Comparison to the state of the art After the intrinsic evaluation of our approach and determining appropriate parameters for the query optimizer, we now compare CROP to state-of-the-art TPF clients. Specifically, we compare CROP to nLDE [1] and Comunica [27].

Table 5

Comparison to the state of the art

		$\bar{r}$	$\tilde{r}$	$\overline{req .}$	$\sum ans$ .	Timeout [%]
WatDiv	CROP	2.12	0.68	375	419 448	0
	nLDE	9.01	0.84	862	419 448	0
	Comunica	6.98	2.76	1572	419 448	0
nLDE BM	CROP	58.14	0.89	4520	2 969 457	6
	nLDE	77.15	0.77	3897	6 616 570	9
	Comunica	84.28	4.67	9234	423 904	10

In contrast to the previous experiments, we evaluate the clients using all queries from both benchmarks and set the timeout to 600 seconds. Table 5 summarizes the results, where the mean ( $\bar{r}$ ), median ( $\tilde{r}$ ) runtimes, mean number of requests ( $\overline{req .}$ ), total number of answers ( $\sum ans$ .), and the percentage of query executions timing out are listed. Moreover, the runtimes of all queries14

¹⁴

Results are aggregated per query group in WatDiv.

are shown in more detail in Fig. 5. In the following, we analyze the results within each benchmark.

Fig. 5.

Comparison to the state of the art: mean query runtimes of Comunica, nLDE, and CROP for the different benchmarks and query categories.
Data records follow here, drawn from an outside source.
File: src/rtl/bsg_serializer.sv
// Frame serializer: loads {bsg_data_1, bsg_data_0} on an EN rising edge and shifts it
// out one bit per (DIV+1) cycles, MSB- or LSB-first, with optional back-to-back looping.
module bsg_serializer #(
    parameter int DATA_WIDTH = 8
) (
    input  logic                                SYS_CLK,
    input  logic                                rst,
    input  logic [DATA_WIDTH-1:0]               bsg_control,
    input  logic [DATA_WIDTH-1:0]               bsg_data_0,
    input  logic [DATA_WIDTH-1:0]               bsg_data_1,
    output logic                                bit_out,
    output logic                                bit_strobe,
    output logic [$clog2(2*DATA_WIDTH)-1:0]     bit_idx,
    output logic                                busy,
    output logic                                done
);

    localparam int F     = 2 * DATA_WIDTH;
    localparam int IDX_W = $clog2(F);

    typedef enum logic [1:0] {
        S_IDLE,
        S_LOAD,
        S_SHIFT,
        S_DONE
    } state_t;

    state_t           r_state;
    logic             r_en_q;
    logic [F-1:0]     r_shreg;
    logic [3:0]       r_div;
    logic [3:0]       r_cnt;
    logic             r_msb;
    logic             r_bit_out;
    logic             r_strobe;
    logic [IDX_W-1:0] r_idx;
    logic             r_busy;
    logic             r_done;

    logic             w_en;
    logic             w_loop;
    logic             w_msb;
    logic [3:0]       w_div;
    logic [F-1:0]     w_load_word;
    logic             w_start;
    logic             w_last_cnt;
    logic             w_last_bit;
    logic             w_unused_ctrl;

    assign w_en          = bsg_control[0];
    assign w_loop        = bsg_control[1];
    assign w_msb         = bsg_control[2];
    assign w_div         = bsg_control[7:4];
    assign w_unused_ctrl = ^bsg_control;
    assign w_load_word   = {bsg_data_1, bsg_data_0};
    assign w_start       = w_en & ~r_en_q;
    assign w_last_cnt    = (r_cnt == r_div);
    assign w_last_bit    = (r_idx == IDX_W'(F - 1));

    always_ff @(posedge SYS_CLK) begin
        if (!rst) begin
            r_state   <= S_IDLE;
            r_en_q    <= 1'b0;
            r_shreg   <= '0;
            r_div     <= '0;
            r_cnt     <= '0;
            r_msb     <= 1'b0;
            r_bit_out <= 1'b0;
            r_strobe  <= 1'b0;
            r_idx     <= '0;
            r_busy    <= 1'b0;
            r_done    <= 1'b0;
        end else begin
            r_en_q <= w_en;
            case (r_state)
                S_IDLE: begin
                    if (w_start) begin
                        r_state <= S_LOAD;
                        r_busy  <= 1'b1;
                    end
                end
                S_LOAD: begin
                    if (!w_en) begin
                        r_state   <= S_IDLE;
                        r_busy    <= 1'b0;
                        r_bit_out <= 1'b0;
                        r_strobe  <= 1'b0;
                        r_idx     <= '0;
                    end else begin
                        // First bit is presented straight from the inputs so it appears the cycle after LOAD.
                        r_shreg   <= w_load_word;
                        r_div     <= w_div;
                        r_msb     <= w_msb;
                        r_cnt     <= '0;
                        r_idx     <= '0;
                        r_bit_out <= w_msb ? w_load_word[F-1] : w_load_word[0];
                        r_strobe  <= 1'b1;
                        r_state   <= S_SHIFT;
                    end
                end
                S_SHIFT: begin
                    if (!w_en) begin
                        // Abort wins over frame completion: no done pulse.
                        r_state   <= S_IDLE;
                        r_busy    <= 1'b0;
                        r_bit_out <= 1'b0;
                        r_strobe  <= 1'b0;
                        r_idx     <= '0;
                        r_cnt     <= '0;
                    end else if (!w_last_cnt) begin
                        r_cnt    <= r_cnt + 4'd1;
                        r_strobe <= 1'b0;
                    end else if (!w_last_bit) begin
                        r_cnt     <= '0;
                        r_idx     <= r_idx + 1'b1;
                        r_strobe  <= 1'b1;
                        r_shreg   <= r_msb ? (r_shreg << 1) : (r_shreg >> 1);
                        r_bit_out <= r_msb ? r_shreg[F-2] : r_shreg[1];
                    end else if (w_loop) begin
                        r_state   <= S_LOAD;
                        r_bit_out <= 1'b0;
                        r_strobe  <= 1'b0;
                        r_idx     <= '0;
                        r_cnt     <= '0;
                    end else begin
                        r_state   <= S_DONE;
                        r_done    <= 1'b1;
                        r_busy    <= 1'b0;
                        r_bit_out <= 1'b0;
                        r_strobe  <= 1'b0;
                        r_idx     <= '0;
                        r_cnt     <= '0;
                    end
                end
                S_DONE: begin
                    r_done  <= 1'b0;
                    r_state <= S_IDLE;
                end
                default: begin
                    r_state <= S_IDLE;
                end
            endcase
        end
    end

    assign bit_out    = r_bit_out;
    assign bit_strobe = r_strobe;
    assign bit_idx    = r_idx;
    assign busy       = r_busy;
    assign done       = r_done;

endmodule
Considering the individual runtimes per query group of the WatdDiv benchmark (Fig. 5(a)), we observe that CROP, in general, exhibits very good performance in terms of runtime in the majority of the cases. Overall, CROP yields the lowest runtimes with the lowest number of requests (Table 5). Combining these observations, the results suggest that the query plans obtained by CROP find a balance between the left-deep plans (i.e., Comunica) and the bushy plans (i.e., nLDE) for the WatDiv benchmark. Finally, none of the clients reach the timeout and consequently, all clients produce complete answers.
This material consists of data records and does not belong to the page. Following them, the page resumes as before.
**config.mk**
```make
export PLATFORM = sky130hd
export DESIGN_NAME = block_code_frame_sched
export DESIGN_NICKNAME = d
export VERILOG_FILES = /design/src/rtl/block_code_frame_sched.sv
export SDC_FILE = /design/constraint.sdc
export NUM_CORES = 1
export LEC_CHECK = 0
export ABC_CLOCK_PERIOD_IN_PS = 4080
export CORE_UTILIZATION = 51
export CTS_CLUSTER_SIZE = 12
export DETAILED_ROUTE_END_ITERATION = 7
export PLACE_DENSITY = 0.71
export SETUP_SLACK_MARGIN = 0.02
export SLEW_MARGIN = 30
export SYNTH_ARGS = -nofsm -noshare
export SYNTH_HDL_FRONTEND = slang
export SYNTH_SLANG_ARGS = --single-unit
```
**constraint.sdc**
```tcl
create_clock -name clk -period 4.08 [get_ports clk]
set_clock_uncertainty 0.2 [all_clocks]
set_input_delay 0.816 -clock clk [delete_from_list [all_inputs] [get_ports clk]]
set_output_delay 0.816 -clock clk [all_outputs]
set_load 0.1 [all_outputs]
```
Next, we focus on the nLDE Benchmark, for which the runtimes are detailed in Fig. 5(b) and Fig. 5(c). The runtime results for the nLDE Benchmark 1 reveal a similar performance of CROP as in the WatDiv benchmark. While CROP performs best in $35 %$ of the queries, it also performs well in the remaining queries and is only outperformed by nLDE and Comunica for a single query (Q02). Similar results can be observed for the more selective queries in Benchmark 2, where CROP performs as least as well as the best competitor (nLDE) in the majority of the queries. The previous observation is also reflected in the aggregated results in Table 5. CROP has the lowest mean runtimes. However, nLDE slightly outperforms CROP regarding the median runtimes and the mean number of requests. Moreover, nLDE yields the highest number of answers. Note that, the absolute difference in answers is very high (~3.7M) which is due to the better performance of nLDE in query $Q18$ which has a total of 45M answers. When considering the number of queries for which all answers are obtained, we find that nLDE obtains complete answers for $90 %$ and CROP $93 %$ of all queries. This is also due to the fact that CROP only reaches the timeout in $6 %$ and nLDE in $9 %$ of query executions. In contrast to the WatDiv benchmark, Comunica is outperformed by nLDE with the highest runtimes and number of requests while obtaining the fewest answers. These results suggest that the bushy query plans of the nLDE query planner are more efficient for the non-selective queries in the nLDE benchmark and out-perform the left-deep plans. Similar to the WatDiv benchmark, the results show that CROP still finds an effective trade-off between these planning paradigms and obtains efficient query plans in both benchmarks.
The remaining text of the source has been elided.